After getting her education from Harvard in biochemical sciences, Eva was pulled by the revolution that was going on that time in Nicaragua.
Eva: At that point they were really trying to create a new society and put health and education at the front. And I wanted to see whether I could use my scientific training in some ways. So I ended up going and connecting with an organization that took volunteers to Nicaragua.
Eva: The idea is, if you are looking for a pathogen, like tuberculosis or cholera or malaria or dengue virus in a sample from somebody that is infected, instead of growing up large quantities of this infectious pathogen, which can be very tricky and dangerous, you can just identify the DNA for that pathogen.

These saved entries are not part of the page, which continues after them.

==> ./design.v <==
module A2D_intf(clk, rst_n, chnnl, strt_cnv, MISO, cnv_cmplt, res, A2D_SS_n, SCLK, MOSI);
input clk, rst_n, MISO, strt_cnv;
input [2:0]chnnl;
output A2D_SS_n, MOSI, SCLK;
output [11:0] res;
output cnv_cmplt;
reg [2:0]state, nxtstate;
reg set_cc, wrt, cnv_cmplt;
reg [11:0] res;
reg [15:0] rd_data, cmd;
wire done;
localparam IDLE = 2'b00;
localparam WAIT = 2'b01;
localparam SPI_snd = 2'b10;
localparam SPI_get = 2'b11;
SPI_mstr iSPI(.clk(clk), .rst_n(rst_n), .SS_n(A2D_SS_n), .SCLK(SCLK), .MISO(MISO), .MOSI(MOSI), .wrt(wrt), .done(done), .rd_data(rd_data), .cmd(cmd));
always @(posedge clk, negedge rst_n) begin
 if(!rst_n)
  state <= IDLE;
 else
  state <= nxtstate;
end
always @(posedge clk, negedge rst_n) begin
 if(!rst_n)
  cnv_cmplt <= 1'b0;
 else if(strt_cnv)
  cnv_cmplt <= 1'b0;
 else if(set_cc)
  cnv_cmplt <= 1'b1;
end
always @(*) begin
  wrt = 0;
  set_cc = 0;
  nxtstate = IDLE;
  case(state)
	IDLE : if(strt_cnv) begin
		nxtstate = SPI_snd;
		wrt = 1;
	end else 
		nxtstate = IDLE;
	SPI_snd : if(!done) 
		nxtstate = SPI_snd;
	else
		nxtstate = WAIT;
	WAIT : begin
		nxtstate = SPI_get;
		wrt = 1;
	end 
	SPI_get : if(!done)
		nxtstate = SPI_get;
	else begin
	   set_cc = 1;
		nxtstate = IDLE;
	end
	default : nxtstate = IDLE;
  endcase
end  
assign cmd = {2'b00, chnnl, 11'h000};
assign res = rd_data[11:0];
endmodule
module SPI_mstr(
	input clk,
	input rst_n,
	input wrt,
	input MISO,
	input [15:0] cmd,			 
	output reg done,				 
	output [15:0] rd_data,		 
	output SCLK,
	output reg SS_n,
	output MOSI
);
typedef enum reg[1:0] {IDLE,SHIFT,PORCH} state_t;
state_t state, nxt_state;
reg [4:0] dec_cnt, shft_cnt;
reg [15:0] shft_reg;
reg clr_done, set_done;
reg rst_cnt, en_cnt, shft;
assign MOSI = shft_reg[15];
assign rd_data = shft_reg;
always @(posedge clk, negedge rst_n) begin
	if (!rst_n) begin
		done <= 1'b0;
		SS_n <= 1'b0;
	end else if(set_done) begin
		done <= 1'b1;
		SS_n <= 1'b1;
	end else if(clr_done) begin
		done <= 1'b0;
		SS_n <= 1'b0;
	end
end
always @(posedge clk, negedge rst_n) 
	if(!rst_n)
		dec_cnt <= 5'h18;
	else if(rst_cnt)
		dec_cnt	<= 5'h18;
	else
		dec_cnt <= dec_cnt - 1;
assign SCLK = dec_cnt[4];
always @(posedge clk, negedge rst_n)
	if(!rst_n)
		shft_cnt <= 5'h00;
	else if(en_cnt)
		shft_cnt <= shft_cnt + 1;
always @(posedge clk)
	if (wrt)
		shft_reg <= cmd;
    else if (shft)
		shft_reg <= {shft_reg[14:0],MISO};
always @(posedge clk, negedge rst_n)
	if(!rst_n)
		state = IDLE;
	else 
		state = nxt_state;
always @(*) begin
	rst_cnt = 0;
	en_cnt = 0;
	shft = 0;
	set_done = 0;
	clr_done = 0;
	nxt_state = IDLE;
	case (state)
		IDLE : begin
			rst_cnt = 1'b1;
			if (wrt) begin
				nxt_state = SHIFT;
				clr_done = 1'b1;
			end
			else 
				nxt_state = IDLE;
		end
		SHIFT : begin
			en_cnt = (&dec_cnt[4:1]) ? 1'b1 : 1'b0;
			shft = (&dec_cnt[4:1]) ? 1'b1 : 1'b0;
			if (shft_cnt[4])
				nxt_state = PORCH;
			else
				nxt_state = SHIFT;
		end
		PORCH : begin
			if (&dec_cnt[4:3]) begin
				nxt_state = IDLE;
				set_done = 1'b1;
			end
			else
				nxt_state = PORCH;
		end
		default : nxt_state = IDLE;
	endcase
end
endmodule
module slide_intf(clk, cnv_cmplt, rst_n, cnt, strt_cnv, res, POT_LP, POT_B1, POT_B2, POT_B3, POT_HP, VOLUME);
input clk, rst_n, cnv_cmplt;
input [11:0] res;
output reg [2:0]cnt;
output reg strt_cnv;
output reg [11:0]POT_LP, POT_B1, POT_B2, POT_B3, POT_HP, VOLUME;
reg state, nxtstate;
localparam IDLE = 1'b0;
localparam CNV = 1'b1;
A2D_intf A2D(.clk(clk), .rst_n(rst_n), .chnnl(cnt), .strt_cnv(strt_cnv), .MISO(MISO), .cnv_cmplt(cnv_cmplt), .res(res), .A2D_SS_n(A2D_SS_n), .SCLK(SCLK), .MOSI(MOSI));
always @(posedge clk) begin
 if(cnt==3'b000 & cnv_cmplt)
  POT_LP <= res;
 else
  POT_LP <= POT_LP;
end
always @(posedge clk) begin
 if(cnt==3'b001 & cnv_cmplt)
  POT_B1 <= res;
 else
  POT_B1 <= POT_B1;
end
always @(posedge clk) begin
 if(cnt==3'b010 & cnv_cmplt)
  POT_B2 <= res;
 else
  POT_B2 <= POT_B2;
end
always @(posedge clk) begin
 if(cnt==3'b011 & cnv_cmplt)
  POT_B3 <= res;
 else
  POT_B3 <= POT_B3;
end
always @(posedge clk) begin
 if(cnt==3'b100 & cnv_cmplt)
  POT_HP <= res;
 else
  POT_HP <= POT_HP;
end
always @(posedge clk) begin
 if(cnt==3'b111 & cnv_cmplt)
  VOLUME <= res;
 else
  VOLUME <= VOLUME;
end
always_ff @(posedge clk, negedge rst_n)
 if(!rst_n)
  state <= IDLE;
 else
  state <= nxtstate;
always_ff @(posedge clk, negedge rst_n)
 if(!rst_n)
  cnt <= 3'b000;
 else if(cnt == 3'b100)
  cnt <= 3'b111;   
 else if(cnv_cmplt)
  cnt <= cnt + 1;
always @(*) begin
nxtstate = IDLE;
strt_cnv = 1'b0;
case(state)
 IDLE:  begin
strt_cnv = 1'b1;
nxtstate = CNV;
end
 CNV: if(!cnv_cmplt) begin
nxtstate = CNV;
end else begin
strt_cnv = 1'b0;
nxtstate = IDLE;
end
endcase
end
endmodule
==> ./run.sh <==
#!/bin/bash
# OpenROAD 26Q1-2900-gdf79404cd8, Yosys 0.63+post, stock flow scripts
make -C /OpenROAD-flow-scripts/flow DESIGN_CONFIG=/design/flow/config.mk WORK_HOME=/design/flow/orfs finish
==> ./config.mk <==
export PLATFORM = sky130hd
export DESIGN_NAME = slide_intf
export DESIGN_NICKNAME = slide_intf
export VERILOG_FILES = /design/flow/design.v
export SDC_FILE = /design/flow/constraint.sdc
export NUM_CORES = 4
export LEC_CHECK = 1
export CORE_AREA = 10 10 103 103
export DIE_AREA = 0 0 113 113
==> ./constraint.sdc <==
current_design slide_intf

set clk_period 2.2
set clk_io_pct 0.2

create_clock -name clk0 -period $clk_period [get_ports {clk}]

set non_clock_inputs [all_inputs -no_clocks]
set_input_delay [expr $clk_period * $clk_io_pct] -clock clk0 $non_clock_inputs
set_output_delay [expr $clk_period * $clk_io_pct] -clock clk0 [all_outputs]
==> summary.json <==
{
  "yosysWarningCount": 9,
  "netlist.area_leader.share_pct": 31.26,
  "seq_area_frac_synth_pct": 42.76,
  "netlist.top_cell.by_area": "buf_4",
  "yosys-stat-area_sq_um": 1849,
  "synth_top_flop_cell": "dfrtp_1",
  "last-stage-reached": "synthesis (1_2_yosys)",
  "synth_flops": 30,
  "stop_error": "ERROR: Found 13 problems in 'check -assert'.",
  "run_status": "aborted with a tool error",
  "synth-edff-count": 7,
  "synthTopCellsByCount": "buf_4 (77), dfrtp_1 (19), inv_1 (9), nand2_1 (9)",
  "ys_types": 30,
  "synth.area.top_cells": "buf_4 (31%), dfrtp_1 (26%), edfxtp_1 (11%)",
  "yosys-stat-cells": 180,
  "netlist.top_cell.by_instances": "buf_4",
  "async_flop_share_pct": 76.67
}
kinds of logic after synthesis:
group,synth area share [%]
AND-OR/OR-AND,4.668
XOR/XNOR,3.789
adder cells (fa/ha/maj),5.413
buffers and inverters,33.29
flip-flops,42.76
multiplexers,0.8117
other,0.2028
AND/OR/NAND/NOR,9.067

Eva: So the very first time we wanted to do this, we were able to actually diagnose this terrible parasitic disease called Leishmaniasis, which was a huge problem in Nicaragua. Leishmaniasis is usually found in the jungles and the forests. But since they were fighting the war against the Contras, the kids were in the army and in these areas and were getting infected and were coming back into the cities and then there was whole new disease epidemiology that they have not seen before that needed to be diagnosed and treated. So what we were able to do was to take a little sample from some of the patients and then apply this technique. But then there was no water and no electricity. So what we were able to do was to create those three different temperatures by using beakers of water and Bunsen burners and thermometer and ice to regulate the temperature. And we were able to diagnose and unequivocally prove that the patients had been infected with Leishmania. And it was this incredible moment because it was the first time that anyone in the country had ever seen DNA or has been able to work with it. And here we were taking this cutting edge and really complex technique and breaking it down and to be able to actually do it in a context where it was actually useful and critical. It actually became the national method for diagnosis right after that. So that was a really exciting transformation which was also a eureka moment for me. I realized that you could really make science applicable and impactful in the rest of the world.
Eva: The truth is, basic science is where it all starts. When you have discoveries in the clinical or applied arena, they almost invariably come from discovery twenty years earlier in the pure basic science filed. It is extremely important to have that continuance.
Eva: I also think it is incredibly important to have public funding and public sector outcomes for science. For instance, other than basic science derivation and discovery, there is also the support of capacity to roll it out. It is not nearly as sexy and not nearly as profit making, but it is incredibly important.
Eva: Just to go back to the last example of preparedness for new outbreaks and pandemics in Nicaragua for instance, there are a lot of people making diagnostics and make the point of care dipsticks that see the pathogen as they come in, but then no one can afford it. And it exists but then it is marketed at a price point that no public sector laboratories, or even us as an academia supporting our study in Nicaragua, we cannot afford that test. It is absurd to have the profit motive driving something, which is then only marketed in private clinics and actually has the roll out or the impact in the public sector or reference laboratories because it is too expensive, even though it does not cost that much to make it. We recently recreated an existing diagnostic for essentially pennies because it is being sold at $6- $10 a test. So all this effort to recreate it, but one has to because these kind of things need to be for public good. And the capacity, what I call scientific capacity building, which is to create the human infrastructure, as we now have in Nicaragua after 25 - 30 years. But nobody wants to fund that. I have been through so many different organizations.